En France, la représentation nationale est appelée à débattre aujourd’hui de l’immigration. Tandis que le chef de l’État a repris à son compte la notion d’« insécurité culturelle », l’orientation du débat fait une nouvelle fois abstraction des enjeux. La mort le 29 septembre de deux migrants sur l’île de Lesbos, en Grèce, met en évidence l’absence tragique de politique migratoire des Européens. Pour les États membres, seule compte la baisse des arrivées sur leur territoire.
En novembre 2017, je me suis rendu dans le camp de réfugiés de Moria – complètement saturé – sur l’île de Lesbos. Il y régnait un froid glacial, il pleuvait des trombes d’eau, des hommes et des femmes étaient étendus sur des matelas détrempés sous des tentes non étanches. Un jeune Irakien se réchauffait les mains auprès d’un feu. Ses vêtements étaient humides, il avait les pieds nus. Ils étaient près de 7 000 réfugiés comme lui à Moria.
J’ai écrit un long reportage sur la situation dans ce camp, convaincu que les choses changeraient bientôt, que l’Union européenne (UE) ne resterait pas indifférente aux souffrances de ces gens, qu’elle n’abandonnerait pas la Grèce avec ce problème. Même si les pays européens durcissaient leur politique d’immigration, les valeurs dites occidentales et l’exigence d’humanité pousseraient l’UE à intervenir.

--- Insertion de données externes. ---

==> config.mk <==
export PLATFORM = sky130hd
export DESIGN_NAME = if1_fetch_ctrl
export DESIGN_NICKNAME = d
export VERILOG_FILES = /design/src/rtl/if1_fetch_ctrl.sv
export SDC_FILE = /design/constraint.sdc
export NUM_CORES = 1
export LEC_CHECK = 0
export ABC_AREA = 1
export CORE_ASPECT_RATIO = 0.9
export CORE_UTILIZATION = 57
export CTS_CLUSTER_DIAMETER = 30
export DETAILED_ROUTE_END_ITERATION = 8
export GPL_TIMING_DRIVEN = 0
export PLACE_DENSITY = 0.86
export SYNTH_ARGS = -nofsm -noshare
export SYNTH_HDL_FRONTEND = slang
export SYNTH_SLANG_ARGS = --single-unit
export TNS_END_PERCENT = 5
==> constraint.sdc <==
create_clock -name clk -period 8.4 [get_ports clk]
set_input_delay 1.26 -clock clk [delete_from_list [all_inputs] [get_ports clk]]
set_output_delay 1.26 -clock clk [all_outputs]
set_load 0.005 [all_outputs]
==> src/rtl/if1_fetch_ctrl.sv <==
`default_nettype none
// +--------------------------------------------------------------------------+
// | Module      : if1_fetch_ctrl                                             |
// | Description : Fetch stage 1. Generates the PC, issues instruction-SRAM   |
// |               requests (valid/ready) and keeps up to MAX_OUTST fetches   |
// |               in an in-order entry queue. Each returned instruction is   |
// |               paired with its PC and presented to IF2 (valid/ready).     |
// |               A branch redirect flushes the queue and discards the       |
// |               responses still owed for the flushed requests.             |
// | Ports       : clk, rst            clock, synchronous active-high reset   |
// |               stall               hold PC, suppress new requests         |
// |               br_bus[32:0]        {br_e, br_addr}                        |
// |               inst_req_*          fetch request (valid/ready/addr)       |
// |               inst_rsp_*          in-order fetch response (valid/data)   |
// |               out_*               {pc, inst} to IF2 (valid/ready)        |
// |               exc_valid, exc_pc   misaligned-target exception (optional) |
// | Options     : define IF1_MISALIGN_EN to enable the misaligned-target     |
// |               exception and the exc_* ports.                             |
// | Revision    : 1.0 - initial release                                      |
// +--------------------------------------------------------------------------+
module if1_fetch_ctrl #(
  parameter logic [31:0] RESET_PC  = 32'h8000_0000,
  parameter int          PC_STEP   = 4,
  parameter int          MAX_OUTST = 2
) (
  input  logic        clk,
  input  logic        rst,
  input  logic        stall,
  input  logic [32:0] br_bus,
  output logic        inst_req_valid,
  input  logic        inst_req_ready,
  output logic [31:0] inst_req_addr,
  input  logic        inst_rsp_valid,
  input  logic [31:0] inst_rsp_data,
  output logic        out_valid,
  input  logic        out_ready,
  output logic [31:0] out_pc,
  output logic [31:0] out_inst
`ifdef IF1_MISALIGN_EN
  ,
  output logic        exc_valid,
  output logic [31:0] exc_pc
`endif
);

  localparam int PW = (MAX_OUTST > 1) ? $clog2(MAX_OUTST) : 1;
  localparam int CW = $clog2(MAX_OUTST + 1);
  // Responses still owed for flushed requests can pile up across repeated
  // redirects while the SRAM is slow, so the drop counter is kept wide.
  localparam int DW = 16;

  logic          br_e;
  logic [31:0]   br_addr;
  logic          halted;

  logic [31:0]   pc_q, pc_d;
  logic [PW-1:0] head_q, head_d, tail_q, tail_d, fill_q, fill_d;
  logic [CW-1:0] count_q, count_d, unfilled_q, unfilled_d;
  logic [DW-1:0] drop_q, drop_d;

  logic [31:0]          qpc_q   [MAX_OUTST];
  logic [31:0]          qinst_q [MAX_OUTST];
  logic [MAX_OUTST-1:0] filled_q;

  logic queue_full, fire, pop, rsp_fill, rsp_drop;

  function automatic logic [PW-1:0] ptr_inc(input logic [PW-1:0] p);
    return (p == PW'(MAX_OUTST - 1)) ? '0 : p + PW'(1);
  endfunction

  assign br_e    = br_bus[32];
  assign br_addr = br_bus[31:0];

  assign queue_full     = (count_q == CW'(MAX_OUTST));
  assign inst_req_valid = !rst && !stall && !br_e && !queue_full && !halted;
  assign inst_req_addr  = pc_q;
  assign fire           = inst_req_valid && inst_req_ready;

  // A response belongs to a flushed request while drop_q is non-zero;
  // otherwise it fills the oldest unfilled entry. A response with neither
  // (e.g. one owed from before reset) is ignored.
  assign rsp_drop = inst_rsp_valid && (drop_q != '0);
  assign rsp_fill = inst_rsp_valid && (drop_q == '0) && (unfilled_q != '0);

  assign out_valid = filled_q[head_q];
  assign out_pc    = qpc_q[head_q];
  assign out_inst  = qinst_q[head_q];
  // The flush wins over a same-cycle pop.
  assign pop       = out_valid && out_ready && !br_e;

  always_comb begin
    pc_d       = pc_q;
    head_d     = head_q;
    tail_d     = tail_q;
    fill_d     = fill_q;
    count_d    = count_q;
    unfilled_d = unfilled_q;
    drop_d     = drop_q;
    if (br_e) begin
      pc_d       = br_addr;
      head_d     = '0;
      tail_d     = '0;
      fill_d     = '0;
      count_d    = '0;
      unfilled_d = '0;
      // Every allocated-but-unfilled entry still owes a response, except
      // the one being filled right now.
      drop_d     = DW'(unfilled_q) - DW'(rsp_fill) + drop_q - DW'(rsp_drop);
    end else begin
      if (fire) begin
        pc_d   = pc_q + 32'(PC_STEP);
        tail_d = ptr_inc(tail_q);
      end
      if (pop)      head_d = ptr_inc(head_q);
      if (rsp_fill) fill_d = ptr_inc(fill_q);
      count_d    = count_q + CW'(fire) - CW'(pop);
      unfilled_d = unfilled_q + CW'(fire) - CW'(rsp_fill);
      drop_d     = drop_q - DW'(rsp_drop);
    end
  end

  always_ff @(posedge clk) begin
    if (rst) begin
      pc_q       <= RESET_PC;
      head_q     <= '0;
      tail_q     <= '0;
      fill_q     <= '0;
      count_q    <= '0;
      unfilled_q <= '0;
      drop_q     <= '0;
    end else begin
      pc_q       <= pc_d;
      head_q     <= head_d;
      tail_q     <= tail_d;
      fill_q     <= fill_d;
      count_q    <= count_d;
      unfilled_q <= unfilled_d;
      drop_q     <= drop_d;
    end
  end

  // Entry storage. Tail, fill and head slots never coincide in one cycle:
  // tail is free, fill is allocated-unfilled and head is filled.
  always_ff @(posedge clk) begin
    if (rst || br_e) begin
      filled_q <= '0;
    end else begin
      if (fire) begin
        qpc_q[tail_q]    <= pc_q;
        filled_q[tail_q] <= 1'b0;
      end
      if (rsp_fill) begin
        qinst_q[fill_q]  <= inst_rsp_data;
        filled_q[fill_q] <= 1'b1;
      end
      if (pop) filled_q[head_q] <= 1'b0;
    end
  end

`ifdef IF1_MISALIGN_EN
  logic        halted_q, halted_d;
  logic [31:0] exc_pc_q, exc_pc_d;

  always_comb begin
    halted_d = halted_q;
    exc_pc_d = exc_pc_q;
    if (br_e) begin
      halted_d = (br_addr[1:0] != 2'b00);
      if (br_addr[1:0] != 2'b00) exc_pc_d = br_addr;
    end
  end

  always_ff @(posedge clk) begin
    if (rst) begin
      halted_q <= 1'b0;
      exc_pc_q <= '0;
    end else begin
      halted_q <= halted_d;
      exc_pc_q <= exc_pc_d;
    end
  end

  assign halted    = halted_q;
  assign exc_valid = halted_q;
  assign exc_pc    = exc_pc_q;
`else
  assign halted = 1'b0;
`endif

endmodule
`default_nettype wire

==> metrics.csv, run 1 <==
stage,metric,value,unit
run_status,status,"complete, no violations",
route,Avg WL per Cell,17.48,µm
grt,pin count of the biggest net entering global routing,33,
floorplan,core area,15660,µm²
critical_path,maximum net fanout on the critical path,13,
sta,f_max,238.1,MHz
placed_design,GPL Wtd Cong,0.9519,
synth,Synthesized Nets,1088,
clock_network,CTS Buf Count,17,
sta,worst slew pin tran,0.9680,ns
grt,initial antenna violation count,0,
placed_design,post-detail-place hpwl,16970,µm
route,total wire length,24160,µm
layout,fill count,1067,
synth,cell taking the most area after synthesis,edfxtp_1,
sta,Max Transition Viols Final,0,
clock_network,CTS Hold Bufs,0,
synth,"Primary FF master, synth",edfxtp_1,
sta,Slew HR,0.3532,
sta,period utilization,0.5001,
clock_network,post-CTS sizing,0,
sta,Final min period,4.200,ns
synth,synthesized area,9291,µm²
critical_path,Worst Path Required,8.76,ns
route,DR DRC count,0,
power,Power per Cell Area,241.9,nW/µm²
clock_network,Max clock buf depth,2,
synth,dominant cells by area after synthesis,"edfxtp_1 41%, dfxtp_1 12%, nand2_1 9.1%",
route,vias per cell,5.520,
power,VDD IR max,300.9,µV
run,maxcap violations,0,
power,total power,2.887,mW
sta,Fin. Hold Viols,0,
sta,RSZ-0062 raised after global routing,false,
synth,Synth Register Bits,186,
floorplan,Die ar.,16820,µm²
clock_network,CTS root buffer,clkbuf_16,
power,P_leak,4.704,nW
layout,Nets,1277,
layout,antenna fix cells,0,
floorplan,Die X,136.6,µm
synth,Post-synth top cells,"225 x nand2_1, 144 x inv_1, 128 x edfxtp_1",
critical_path,CP Launch Type,input port,
synth,post-synthesis cell count,978,
floorplan,Initial Utilization,0.5935,
synth,Post-synth EDFFs,128,
synth,asr flop ratio synth,0,
critical_path,CP Capture Type,flop,
synth,register area share after synthesis,0.5386,
layout,area of the multi-input gates,3650,µm²
route,DRT iter0 DRCs,741,
clock_network,Worst-path clk slew,0.06,ns
floorplan,die height,123.1,µm
synth,post-synth top area share,0.4137,
synth,Cell variety after synth,37,
layout,layout cells sized above 1,0.1068,
clock_network,CTS sink count,186,
clock_network,"Clk Latency, worst-skew pair",0.44,ns
floorplan,row cnt,43,
sta,setup violators final,0,
layout,storage element area,5005,µm²
clock_network,CTS tree,built,
clock_network,H-tree depth,4,
sta,setup total negative slack,0,ns
grt,vias in the first global route,7310,
clock_network,Post-CTS Setup Bufs,0,
synth,synthesized area per cell,9.500,µm²
critical_path,arrival time at the worst endpoint,4.56,ns
synth,most numerous cell in the Yosys netlist,nand2_1,
route,drt first pass iters,6,
layout,Area growth syn-to-layout,28.43,%
grt,Total GRT Usage,0.2953,
route,Vias,7628,
synth,Yosys warning count,0,
hold_path,type of the worst min-delay path,reg -> reg,
grt,Overflow after GRT,0,
placed_design,PortBufs,168,
critical_path,kind of critical path,in -> reg,
sta,Worst Skew,0.01034,ns
grt,global-route wire length before repair,37340,µm
floorplan,I/O pin count,169,
route,ANT nets after route,0,
## through the flow
step           hold slack [ns]  setup slack [ns]  utilization  std cells  instance area, µm²
2_1_floorplan           0.4514             4.803            -        978                9291
3_3_place_gp            0.4641             3.287       0.7170       1348               11230
3_5_place_dp            0.4701             3.900       0.7224       1350               11310
4_1_cts                 0.4846             4.229       0.7622       1382               11930
5_1_grt                 0.5254             3.972       0.7622       1382               11930
6_report                0.4907             4.200       0.7622       1382               11930
## where the power goes
part           total, mW  internal (mW)  leakage [nW]  switching (mW)
clock network      0.855          0.503         0.294           0.352
registers           1.07           1.03          1.62          0.0475
logic              0.960          0.368          2.79           0.591
total               2.89           1.90          4.70           0.991
## cell usage in the layout, fill, tap and decap left out, types with 13 or more instances in the layout
cell type        instances
ha_1                    38
nor2_1                  66
clkdlybuf4s50_1        168
clkbuf_1                13
a21oi_1                 52
inv_1                  144
mux2_2                  64
o21ai_0                 35
nand2_1                225
nor3_1                  17
nand3_1                 55
xor2_1                  15
dfxtp_1                 58
clkbuf_16               17
edfxtp_1               128
## per-layer routing
layer,vias up,track usage,share of wire,wire (µm)
li1,3621,-,-,-
met1,3586,0.3817,0.41,9809
met2,356,0.4832,0.49,11810
met3,65,0.05453,0.077,1857
met4,0,0.1368,0.028,673
met5,-,0,0,0
## path summary, 6_finish.rpt
check,startpoint,endpoint,slack [ns],depth (start not counted)
min,filled_q[0]$_SDFF_PP0_,filled_q[0]$_SDFF_PP0_,0.49,2
max,inst_rsp_valid,drop_q[12]$_SDFF_PP0_,4.20,17
max reg2reg,drop_q[7]$_SDFF_PP0_,drop_q[12]$_SDFF_PP0_,4.63,19
min reg2reg,filled_q[0]$_SDFF_PP0_,filled_q[0]$_SDFF_PP0_,0.49,2
## state kept, by name, indices dropped and copies added (netlist names), named ones only
signal         count
unfilled_q         2
inst_req_addr     32
head_q             1
drop_q            16
qinst_q           64
tail_q             1
fill_q             1
qpc_q             64
filled_q           2
count_q            2
## logic make-up after synthesis
group / count (synthesis) / synth area share
fa+ha+maj: 39 / 0.05333
flops: 186 / 0.5386
compound gates: 105 / 0.05912
buf+inv: 169 / 0.07177
simple gates: 394 / 0.1798
mux: 64 / 0.07757
xor+xnor: 21 / 0.01980
## layout make-up
type	instances	area share
buffer	22	0.009542
clock buffer	20	0.03659
multi-input combinational	623	0.3059
sequential	186	0.4194
clock inverter	12	0.01552
timing repair buffer	170	0.1455
inverter	147	0.04635
tap	202	0.02118
## critical path, cell delays in order
cell and delay, ns:
clkdlybuf4s50_1 0.45, inv_1 0.07, nor2_1 0.18, nand2_1 0.15
nor2_1 0.17, ha_1 0.26, inv_1 0.27, ha_1 0.38
inv_1 0.04, ha_1 0.33, or2_2 0.30, and2_1 0.20
nand3_1 0.10, nand3_1 0.08, nand2_1 0.06, nand3_1 0.10
a21oi_1 0.15
(Power assumes the default switching activity.)
==> run 2, diff against run 1 <==
--- a/config.mk
+++ b/config.mk
@@ -7,11 +7,11 @@
 export LEC_CHECK = 0
 export ABC_AREA = 1
 export CORE_ASPECT_RATIO = 0.9
-export CORE_UTILIZATION = 57
+export CORE_UTILIZATION = 53
 export CTS_CLUSTER_DIAMETER = 30
 export DETAILED_ROUTE_END_ITERATION = 8
 export GPL_TIMING_DRIVEN = 0
-export PLACE_DENSITY = 0.86
+export PLACE_DENSITY = 0.81
 export SYNTH_ARGS = -nofsm -noshare
 export SYNTH_HDL_FRONTEND = slang
 export SYNTH_SLANG_ARGS = --single-unit
==> constraint.sdc (replaced) <==
create_clock -name clk -period 4.28 [get_ports clk]
set_input_delay 0.642 -clock clk [delete_from_list [all_inputs] [get_ports clk]]
set_output_delay 0.642 -clock clk [all_outputs]
set_load 0.005 [all_outputs]
==> metrics.csv, run 2 (synthesized netlist as in run 1, its figures left out) <==
stage,metric,value,unit,change
sta,f_max,276.6,MHz,
critical_path,arrival time at the worst endpoint,3.97,ns,was 4.56 ns
grt,Overflow after GRT,0,,unchanged
power,VDD IR max,546.5,µV,was 300.9 µV
route,Vias,7419,,"was 7,628"
placed_design,pre-CTS setup slack,0.3571,ns,was 3.900 ns
sta,Fin. Hold Viols,0,,unchanged
route,total wire length,23290,µm,"was 24,160 µm"
sta,Slew HR,0.3477,,was 0.3532
sta,Max Transition Viols Final,0,,unchanged
route,DR DRC count,0,,unchanged
route,vias per cell,5.239,,was 5.520
critical_path,CP Launch Type,flop,,was input port
grt,initial antenna violation count,0,,unchanged
power,net switching power,1.946,mW,was 0.9907 mW
clock_network,CTS tree,built,,unchanged
clock_network,CTS sink count,186,,unchanged
route,Avg WL per Cell,16.45,µm,was 17.48 µm
power,P_leak,4.702,nW,was 4.704 nW
power,Comb pwr share,0.337,,was 0.332
grt,Total GRT Usage,0.2634,,was 0.2953
power,cell internal pwr,3.559,mW,was 1.896 mW
route,DRT iter0 DRCs,528,,was 741
layout,"most common cell after layout, fill and taps aside",nand2_1,,unchanged
layout,Final Non-Filler Cells,1416,,"was 1,382"
clock_network,Post-CTS Setup Bufs,0,,unchanged
power,Sw Ratio,0.3535,,was 0.3432
placed_design,GPL Wtd Cong,0.9070,,was 0.9519
sta,Final min period,3.616,ns,
placed_design,post-detail-place hpwl,17060,µm,"was 16,970 µm"
clock_network,H-tree depth,4,,unchanged
floorplan,die height,127.6,µm,was 123.1 µm
critical_path,CP Capture Type,flop,,unchanged
placed_design,Post-Place Cells,1384,,"was 1,350"
run_status,status,"complete, no violations",,unchanged
sta,Worst Skew,0.01326,ns,was 0.01034 ns
sta,period utilization,0.8449,,
grt,vias in the first global route,7133,,"was 7,310"
run,maxcap violations,0,,unchanged
power,Flop pwr share,0.382,,was 0.372
critical_path,kind of critical path,reg -> reg,,was in -> reg
critical_path,CP cell instances,nor2_1 -> nand2_1 -> nor2_1 -> nand2_1 -> nor2_1 -> nand2_1 -> nor2_1 -> ha_1 -> inv_1 -> ha_1 -> inv_1 -> ha_1 -> or2_2 -> nand3b_1 -> nand2_1 -> nand2_1 -> nand2_1 -> nand2_1 -> nand3_1 -> a21oi_1,,was clkdlybuf4s50_1 -> inv_1 -> nor2_1 -> nand2_1 -> nor2_1 -> ha_1 -> inv_1 -> ha_1 -> inv_1 -> ha_1 -> or2_2 -> and2_1 -> nand3_1 -> nand3_1 -> nand2_1 -> nand3_1 -> a21oi_1
critical_path,maximum net fanout on the critical path,13,,unchanged
floorplan,Initial Utilization,0.5464,,was 0.5935
sta,final worst setup slack,0.6640,ns,was 4.200 ns
floorplan,Die ar.,18070,µm²,"was 16,820 µm²"
layout,most frequent cells in the layout,"225 x nand2_1, 168 x clkdlybuf4s50_1, 144 x inv_1",,unchanged
clock_network,CTS Buf Count,17,,unchanged
floorplan,row cnt,45,,was 43
grt,global-route wire length before repair,35980,µm,"was 37,340 µm"
power,Power per Cell Area,460.2,nW/µm²,was 241.9 nW/µm²
critical_path,Top delay family on crit path,simple AND/OR/NAND/NOR gates,,unchanged
clock_network,CTS root buffer,clkbuf_16,,unchanged
layout,fill count,1269,,"was 1,067"
critical_path,CP max stage delay,0.37,ns,was 0.45 ns
clock_network,Worst-path clk slew,0.08,ns,was 0.06 ns
power,total power,5.505,mW,was 2.887 mW
route,drt first pass iters,5,,was 6
layout,layout cells sized above 1,0.1092,,was 0.1068
route,ANT nets after route,0,,unchanged
floorplan,Die X,141.6,µm,was 136.6 µm
clock_network,Max clock buf depth,2,,unchanged
sta,setup violators final,0,,unchanged
clock_network,post-CTS sizing,0,,unchanged
critical_path,CP max-delay cell,ha_1,,was clkdlybuf4s50_1
power,part of the power in the clock network,0.282,,was 0.296
placed_design,PortBufs,168,,unchanged
clock_network,CTS Hold Bufs,0,,unchanged
floorplan,I/O pin count,169,,unchanged
sta,worst slew pin tran,0.9761,ns,was 0.9680 ns
clock_network,"Clk Latency, worst-skew pair",0.44,ns,about the same
critical_path,Worst Path Required,4.64,ns,was 8.76 ns
grt,pin count of the biggest net entering global routing,33,,unchanged
critical_path,CP Buf/Inv Count,2,,was 4
layout,Nets,1278,,"was 1,277"
critical_path,CP dominant cell by count,nand2_1,,
layout,antenna fix cells,0,,unchanged
layout,Area growth syn-to-layout,28.75,%,was 28.43%
hold_path,type of the worst min-delay path,reg -> reg,,unchanged
floorplan,core area,17000,µm²,"was 15,660 µm²"
sta,RSZ-0062 raised after global routing,false,,unchanged
## run 2: cell type report
cell class / count / area, µm² / share of cell area
Clock buffer: 17 / 425.4 / 0.03556
Timing Repair Buffer: 171 / 1764 / 0.1475
Multi-Input combinational cell: 623 / 3650 / 0.3051
Buffer: 22 / 113.9 / 0.009518
Inverter: 147 / 553.0 / 0.04623
Clock inverter: 15 / 157.7 / 0.01318
Sequential cell: 186 / 5005 / 0.4184
Tap cell: 235 / 294.0 / 0.02458
## run 2: metrics by stage
| step | setup TNS [ns] | area, µm² | utilization | hold slack, ns |
|---|---|---|---|---|
| after floorplan | 0 | 9291 | - | 0.4514 |
| after global placement | -15.10 | 11270 | 0.6626 | 0.4674 |
| after detailed placement | 0 | 11380 | 0.6692 | 0.4861 |
| after CTS | 0 | 11960 | 0.7035 | 0.4941 |
| after global routing | 0 | 11960 | 0.7035 | 0.5158 |
| final | 0 | 11960 | 0.7035 | 0.4983 |
## run 2: path summary, 6_finish.rpt
| path | startpoint | end | slack (ns) | cells after the start |
|---|---|---|---|---|
| max reg2reg | drop_q[7]$_SDFF_PP0_ | drop_q[14]$_SDFF_PP0_ | 0.66 | 20 |
| min reg2reg | filled_q[1]$_SDFF_PP0_ | filled_q[1]$_SDFF_PP0_ | 0.50 | 2 |
| min | filled_q[1]$_SDFF_PP0_ | filled_q[1]$_SDFF_PP0_ | 0.50 | 2 |
| max | drop_q[7]$_SDFF_PP0_ | drop_q[14]$_SDFF_PP0_ | 0.66 | 20 |
## run 2: power by group through the flow
stage	logic (mW)	clock network, mW	registers [mW]
after global routing	2.14	1.64	2.11
after detailed placement	1.83	0	2.14
after global placement	1.78	0	2.13
after CTS	1.84	1.57	2.10
after floorplan	1.38	0	2.11
final	1.85	1.55	2.10
## run 2: tightest hold or removal path, cell delays in order (launching register included)
cell and delay (ns):
dfxtp_1 0.32, o21ai_0 0.07, a21oi_1 0.07
## run 2: metal layers
layer / GRT usage / wire length, µm / part of all wire / vias up
li1: - / - / - / 3639
met1: 0.3518 / 10030 / 0.43 / 3472
met2: 0.4367 / 11230 / 0.48 / 274
met3: 0.04235 / 1578 / 0.068 / 34
met4: 0.09235 / 451 / 0.019 / 0
met5: 0 / 0 / 0 / -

Deux ans plus tard, un constat s’impose : les dirigeants européens continuent d’ignorer la situation sur l’île de Lesbos et dans les îles voisines de la mer Égée ; le sort des migrants ne s’améliore pas, il s’aggrave. Avec une capacité d’accueil de 3 000 personnes, le camp de Moria était déjà saturé à la fin de l’année 2017, aujourd’hui on estime qu’ils sont près de 12 000 à vivre dans son enceinte et dans les environs. Et le nombre de nouveaux arrivés, débarquant de bateaux en provenance de Turquie, est reparti à la hausse.
Dimanche [29 septembre], la situation a viré à la tragédie. Un incendie s’est déclaré, coûtant la vie à une femme et à son enfant, d’après les premières déclarations des réfugiés. La police est ensuite intervenue et a lancé des gaz lacrymogènes contre les migrants en colère. Manos Logothetis, responsable du gouvernement grec pour l’accueil des migrants, a parlé d’un “terrible et malheureux incident ».
Sauf que cette tragédie ne devait rien au hasard. Quand des milliers d’hommes, de femmes et d’enfants de cultures différentes vivent parqués dans des conditions aussi indignes et inhumaines, comment s’étonner qu’une catastrophe arrive ? Il est honteux que l’UE n’ait rien fait pour éviter cette tragédie.
Améliorer la situation des réfugiés en mer Égée et assumer une responsabilité collective en tant qu’Européens n’a rien d’une tâche impossible. Sauf qu’il n’y a pas de volonté politique. Seule compte la diminution du nombre de réfugiés. Le reste peut bien passer à la trappe.